Record
- 2017 record: 0 wins, 0 losses

Team info
- Owner(s): Mark Ein
- General manager: Kevin Wynne
- Coach: Murphy Jensen
- Captain: Leander Paes
- Stadium: Kastles Stadium at the Charles E. Smith Center (capacity: 3,212)

= 2017 Washington Kastles season =

The 2017 Washington Kastles season will be the tenth season of the franchise in World TeamTennis (WTT).

==Season recap==
===Drafts===
At the WTT Marquee Player Draft on February 16, 2017, the Kastles protected Martina Hingis, Venus Williams and Bob and Mike Bryan. Mardy Fish was left unprotected and was drafted by the New York Empire with the first pick of the third round.

==Event chronology==
- February 16, 2017: The Kastles protected Martina Hingis, Venus Williams and Bob and Mike Bryan at the WTT Marquee Player Draft. The Kastles left Mardy Fish unprotected.

==Draft picks==
After finishing third in WTT in 2016, the Kastles selected fourth in each round of WTT's drafts.

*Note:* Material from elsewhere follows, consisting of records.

--- config.mk ---
export PLATFORM = sky130hd
export DESIGN_NAME = flash_sample_reader
export DESIGN_NICKNAME = d
export VERILOG_FILES = /design/src/rtl/flash_sample_reader.sv
export SDC_FILE = /design/constraint.sdc
export NUM_CORES = 1
export LEC_CHECK = 0
export CORE_MARGIN = 1
export CORE_UTILIZATION = 35
export CTS_CLUSTER_SIZE = 40
export DETAILED_ROUTE_END_ITERATION = 8
export HOLD_SLACK_MARGIN = 0.06
export PLACE_DENSITY = 0.65
export SYNTH_ARGS = -nofsm -noshare
export SYNTH_HDL_FRONTEND = slang
export SYNTH_SLANG_ARGS = --single-unit
export TNS_END_PERCENT = 1
--- constraint.sdc ---
create_clock -name clk -period 3.4 [get_ports clk]
set_clock_uncertainty 0.2 [all_clocks]
set_input_delay 1.02 -clock clk [delete_from_list [all_inputs] [get_ports clk]]
set_output_delay 1.02 -clock clk [all_outputs]
set_load 0.02 [all_outputs]
<file path="src/rtl/ppt_pkg.sv">
// Shared types and constants for the PPT firing-train sequencer and its helpers.
package ppt_pkg;

  typedef enum logic [1:0] {
    IDLE,
    FIRE,
    DONE
  } state_e;

  localparam int CLK_DIV_W = 5;
  localparam int TIME_W    = 14;
  localparam int COUNT_W   = 8;

  // Register-map power-on defaults, used for the shadow copies out of reset.
  localparam int CLK_DIV_DEF = 9;
  localparam int PERIOD_DEF  = 128;
  localparam int WIDTH_DEF   = 1;
  localparam int COUNT_DEF   = 16;

endpackage

</file>
<file path="src/rtl/ppt_prescaler.sv">
// Time-base divider: one-clock tick every 2^(clk_div+1) clocks, restartable by clear.
module ppt_prescaler
  import ppt_pkg::*;
#(
  parameter int PRESC_W = 32
) (
  input  logic                 clk,
  input  logic                 rstn,
  input  logic [CLK_DIV_W-1:0] clk_div,
  input  logic                 clear,
  output logic                 tick
);

  logic [PRESC_W-1:0]   cnt;
  logic [PRESC_W-1:0]   terminal;
  logic [CLK_DIV_W-1:0] div_sat;

  // Divider selections beyond the counter width saturate to the longest period.
  always_comb begin
    div_sat = clk_div;
    if (int'(clk_div) > PRESC_W - 2) begin
      div_sat = CLK_DIV_W'(PRESC_W - 2);
    end
    terminal = (PRESC_W'(1) << (div_sat + CLK_DIV_W'(1))) - PRESC_W'(1);
  end

  assign tick = (cnt == terminal) && !clear;

  always_ff @(posedge clk or negedge rstn) begin
    if (!rstn) begin
      cnt <= '0;
    end else if (clear || (cnt == terminal)) begin
      cnt <= '0;
    end else begin
      cnt <= cnt + PRESC_W'(1);
    end
  end

endmodule

</file>
<file path="src/rtl/ppt_pulse_sequencer.sv">
// PPT firing-train sequencer: emits count pulses of width ticks every period ticks,
// from a shadow copy of the register-map configuration taken at each run rising edge.
module ppt_pulse_sequencer #(
  parameter int PRESC_W = 32,
  parameter int TIME_W  = ppt_pkg::TIME_W,
  parameter int COUNT_W = ppt_pkg::COUNT_W
) (
  input  logic                          clk,
  input  logic                          rstn,
  input  logic [ppt_pkg::CLK_DIV_W-1:0] clk_div,
  input  logic [TIME_W-1:0]             period,
  input  logic [TIME_W-1:0]             width,
  input  logic [COUNT_W-1:0]            count,
  input  logic                          run,
  output logic                          pulse,
  output logic [COUNT_W-1:0]            count_done,
  output logic                          done,
  output logic                          busy
);
  import ppt_pkg::*;

  state_e               state, state_d;
  logic                 run_q;
  logic [CLK_DIV_W-1:0] clk_div_s, clk_div_d;
  logic [TIME_W-1:0]    period_s, period_d;
  logic [TIME_W-1:0]    width_s, width_d;
  logic [COUNT_W-1:0]   count_s, count_d;
  logic [TIME_W-1:0]    tick_cnt, tick_cnt_d;
  logic [COUNT_W-1:0]   count_done_d;
  logic                 pulse_d, done_d, busy_d;

  logic                 start, tick, last_tick;
  logic [TIME_W-1:0]    period_eff, width_eff, tick_next;
  logic [COUNT_W-1:0]   done_inc;

  assign start = run && !run_q;

  // Clamp so every period has at least one low tick; the shadows store the clamped values.
  always_comb begin
    period_eff = (period < TIME_W'(2)) ? TIME_W'(2) : period;
    width_eff  = (width > period_eff - TIME_W'(1)) ? period_eff - TIME_W'(1) : width;
  end

  ppt_prescaler #(
    .PRESC_W (PRESC_W)
  ) u_prescaler (
    .clk     (clk),
    .rstn    (rstn),
    .clk_div (clk_div_s),
    .clear   (start && (state == IDLE)),
    .tick    (tick)
  );

  always_comb begin
    state_d      = state;
    clk_div_d    = clk_div_s;
    period_d     = period_s;
    width_d      = width_s;
    count_d      = count_s;
    tick_cnt_d   = tick_cnt;
    count_done_d = count_done;
    pulse_d      = pulse;
    done_d       = done;
    busy_d       = busy;
    last_tick    = (tick_cnt == period_s - TIME_W'(1));
    tick_next    = last_tick ? '0 : tick_cnt + TIME_W'(1);
    done_inc     = count_done + COUNT_W'(1);

    case (state)
      IDLE: begin
        pulse_d = 1'b0;
        busy_d  = 1'b0;
        done_d  = 1'b0;
        if (start) begin
          clk_div_d    = clk_div;
          period_d     = period_eff;
          width_d      = width_eff;
          count_d      = count;
          tick_cnt_d   = '0;
          count_done_d = '0;
          if (count == '0) begin
            state_d = DONE;
            done_d  = 1'b1;
          end else begin
            state_d = FIRE;
            busy_d  = 1'b1;
            pulse_d = (width_eff != '0);
          end
        end
      end

      FIRE: begin
        if (tick) begin
          tick_cnt_d = tick_next;
          pulse_d    = (tick_next < width_s);
          if (last_tick) begin
            count_done_d = done_inc;
          end
        end
        // An abort wins over a simultaneous final tick, but the firing is still counted.
        if (!run) begin
          state_d = IDLE;
          pulse_d = 1'b0;
          busy_d  = 1'b0;
        end else if (tick && last_tick && (done_inc == count_s)) begin
          state_d = DONE;
          pulse_d = 1'b0;
          busy_d  = 1'b0;
          done_d  = 1'b1;
        end
      end

      DONE: begin
        pulse_d = 1'b0;
        busy_d  = 1'b0;
        if (!run) begin
          state_d = IDLE;
          done_d  = 1'b0;
        end
      end

      default: begin
        state_d = IDLE;
        pulse_d = 1'b0;
        busy_d  = 1'b0;
        done_d  = 1'b0;
      end
    endcase
  end

  always_ff @(posedge clk or negedge rstn) begin
    if (!rstn) begin
      state      <= IDLE;
      run_q      <= 1'b0;
      clk_div_s  <= CLK_DIV_W'(CLK_DIV_DEF);
      period_s   <= TIME_W'(PERIOD_DEF);
      width_s    <= TIME_W'(WIDTH_DEF);
      count_s    <= COUNT_W'(COUNT_DEF);
      tick_cnt   <= '0;
      count_done <= '0;
      pulse      <= 1'b0;
      done       <= 1'b0;
      busy       <= 1'b0;
    end else begin
      state      <= state_d;
      run_q      <= run;
      clk_div_s  <= clk_div_d;
      period_s   <= period_d;
      width_s    <= width_d;
      count_s    <= count_d;
      tick_cnt   <= tick_cnt_d;
      count_done <= count_done_d;
      pulse      <= pulse_d;
      done       <= done_d;
      busy       <= busy_d;
    end
  end

endmodule

</file>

===Marquee Player Draft===
WTT conducted its 2017 Marquee Player Draft in New York City on February 16. The selections made by the Kastles are shown in the table below.

| Round | No. | Overall | Player chosen | Prot? | Notes |
|---|---|---|---|---|---|
| 1 | 4 | 4 | SUI Martina Hingis | Y |  |
| 2 | 4 | 10 | USA Venus Williams | Y |  |
| 3 | 4 | 16 | USA Bob and Mike Bryan | Y | Doubles team |

==See also==

- Sports in Washington, D.C.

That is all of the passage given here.